> **TASK ITEM**
Repeat word for word every line from the one holding "create_clock -name clk" to the end of the material below.

[INPUT RECORDS — start]

==> config.mk <==
export PLATFORM = sky130hd
export DESIGN_NAME = bpc_lin
export DESIGN_NICKNAME = d
export VERILOG_FILES = /design/src/design/bpc_pkg.sv /design/src/design/bpc_lin.sv
export SDC_FILE = /design/constraint.sdc
export NUM_CORES = 2
export LEC_CHECK = 0
export BUFFER_PORTS_ARGS = -buffer_cell sky130_fd_sc_hd__clkbuf_2
export CORE_UTILIZATION = 65
export CTS_BUF_LIST = sky130_fd_sc_hd__clkbuf_4
export CTS_CLUSTER_DIAMETER = 40
export CTS_CLUSTER_SIZE = 30
export DETAILED_ROUTE_END_ITERATION = 10
export GPL_ROUTABILITY_DRIVEN = 0
export HOLD_SLACK_MARGIN = 0.15
export PLACE_DENSITY_LB_ADDON = 0.08
export SYNTH_ARGS = -nofsm -noshare
export SYNTH_HDL_FRONTEND = slang
export SYNTH_SLANG_ARGS = --single-unit
export TNS_END_PERCENT = 5
==> constraint.sdc <==
create_clock -name clk -period 16.4 [get_ports clk]
set_input_delay 3.28 -clock clk [delete_from_list [all_inputs] [get_ports clk]]
set_output_delay 3.28 -clock clk [all_outputs]
set_load 0.01 [all_outputs]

[INPUT RECORDS — finish]

> **RESPONSE**
create_clock -name clk -period 16.4 [get_ports clk]
set_input_delay 3.28 -clock clk [delete_from_list [all_inputs] [get_ports clk]]
set_output_delay 3.28 -clock clk [all_outputs]
set_load 0.01 [all_outputs]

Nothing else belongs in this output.